Fresh produce
Savoy cabbages, cavolo nero and late-crop Chantenay carrots are all in great condition. Red onions are relatively plentiful this year.
White and red cabbages are sweet, crisp and reasonably priced and an excellent addition to salads at a time when lettuces are pricy. Chinese leaves, julienned celeriac, carrot, beetroot and mooli are all good salad budget-stretchers, too.
Madagascan and South African lychees have now developed that delicious Muscat grape-like perfume and taste. There are still a few good English Tentation and Russet apples about, and Coxes are getting better as they mature.
The plummeting pound along with continuing cold weather in Spain is continuing to affect supplies. Tomatoes are really difficult to buy, and those that are around taste of little (with the exception of dear but delicious Sicilian cherry vine tomatoes).
Aubergines, Iceberg lettuces and courgettes are all way up in price, and peppers, cucumbers, Cos and other lettuces continue to climb slowly.
The European pear crop was light this autumn, so prices are rising, despite the season having a few months left to run.
Source: 4˚C - 020 8558 9708 - www.4degreesc.com
Fish
Large brill are the bargain of the week, priced at a fantastic £11.50 per kg. Monkfish and lemon sole are both very expensive at present, but there are some nice unseasonal grey mullet being landed, available at sensible prices.
There are continued supplies of gurnard and plenty of line-caught pollack and sea bass. Settled weather means that plenty of langoustines and diver-caught scallops are arriving from Scotland and should continue to do so until Christmas.
The last fish markets will be on 22 and 23 December and, while there will be intermittent supplies of fish between Christmas and New Year, it's advisable to start planning ahead for New Year's Eve menus now.
Source: Chef Direct - 01275 474707
Meat
Mutton is around in good supply now and will continue for the next two to three months. Game supplies are good, with the exception of wild rabbits and ducks, although English partridges are starting to become harder to find.
Geese and bronze turkeys are going fast with Christmas on the horizon, so order quickly while beef is in good quantity, with prices stable, although fillet is sneaking up slightly.

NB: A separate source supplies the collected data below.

### config.mk
export PLATFORM = sky130hd
export DESIGN_NAME = resp_capture_misr
export DESIGN_NICKNAME = d
export VERILOG_FILES = /design/src/rtl/resp_capture_misr.sv
export SDC_FILE = /design/constraint.sdc
export NUM_CORES = 1
export LEC_CHECK = 0
export CAP_MARGIN = 20
export CORE_AREA = 2 2 223 225
export CTS_BUF_LIST = sky130_fd_sc_hd__clkbuf_16
export DETAILED_ROUTE_END_ITERATION = 12
export DIE_AREA = 0 0 225 227
export PLACE_DENSITY = 0.33
export REMOVE_ABC_BUFFERS = 1
export SLEW_MARGIN = 25
export SYNTH_ARGS = -nofsm -noshare
export SYNTH_HDL_FRONTEND = slang
export SYNTH_SLANG_ARGS = --single-unit
### constraint.sdc
create_clock -name clk -period 3.2 [get_ports clk]
set_input_delay 0.48 -clock clk [delete_from_list [all_inputs] [get_ports clk]]
set_output_delay 0.48 -clock clk [all_outputs]
set_load 0.01 [all_outputs]
File: src/rtl/multi_result_queue_pkg.sv
// Shared constants, derived-width helpers, typedefs and the round-robin search
// used by the multi-channel result queue.
package pkg_multi_result_queue;

    localparam int DEF_WIDTH     = 32;
    localparam int DEF_DEPTH     = 16;
    localparam int DEF_NCH       = 4;
    localparam int DEF_AF_THRESH = DEF_DEPTH - 2;

    // Upper bound on channels the arbiter search can handle.
    localparam int MAX_NCH = 64;
    localparam int IDXW    = 6;

    function automatic int calc_cw(input int n);
        return (n <= 1) ? 1 : $clog2(n);
    endfunction

    function automatic int calc_pw(input int d);
        return $clog2(d);
    endfunction

    function automatic int calc_cntw(input int d);
        return $clog2(d) + 1;
    endfunction

    localparam int CW   = calc_cw(DEF_NCH);
    localparam int PW   = calc_pw(DEF_DEPTH);
    localparam int CNTW = calc_cntw(DEF_DEPTH);

    typedef logic [DEF_WIDTH-1:0] t_data;
    typedef logic [CW-1:0]        t_chan;
    typedef logic [CNTW-1:0]      t_cnt;

    typedef struct packed {
        logic            found;
        logic [IDXW-1:0] idx;
    } t_grant;

    // First set bit of req at or above ptr, wrapping at n.
    function automatic t_grant rr_search(input logic [MAX_NCH-1:0] req,
                                         input int unsigned        ptr,
                                         input int unsigned        n);
        t_grant      g;
        int unsigned idx;
        g = '0;
        for (int unsigned k = 0; k < MAX_NCH; k++) begin
            if (k < n) begin
                idx = ptr + k;
                if (idx >= n) idx = idx - n;
                if (!g.found && req[idx[IDXW-1:0]]) begin
                    g.found = 1'b1;
                    g.idx   = idx[IDXW-1:0];
                end
            end
        end
        return g;
    endfunction

endpackage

Source: Chef Direct - 01275 474707
Seasonal recipe
Recipe 1
Ingredients (Serves 8-10)
600ml double cream
500ml whole milk
50g glucose
2 vanilla pods, split
200g egg yolk (about 10 eggs)
150g sugar
1 small Christmas pudding (about 200g)
Splash of brandy
Method
Boil cream, milk, glucose and vanilla together. Take off the heat and whisk yolks and sugar until pale.
Add the cream, then put back on the heat and cook until it coats the back of the spoon. Make sure the mixture doesn't boil or the egg will scramble.
Remove from heat and pass. Add small pieces of pudding and a good splash of brandy. Stir, let it cool, then churn and freeze for two hours.
Recipe 2
Ingredients (Serves 4-6)
200g Christmas pudding
500ml double cream
150g soft brown sugar
3 whole eggs
Brandy
Method
Break the pudding into small pieces and toast under a grill, being careful not to burn. The pudding should resemble clusters of breadcrumbs. Whip the cream to form soft peaks and refrigerate for later.
Whisk eggs, sugar and brandy over a very low heat until the volume has tripled and the mixture is warm to touch. Add the egg mixture to the cream and fold in the toasted Christmas pudding. Freeze for two hours, stirring every half-hour to break down the crystals. Remove from the freezer half-an-hour before serving to allow the ice-cream to soften.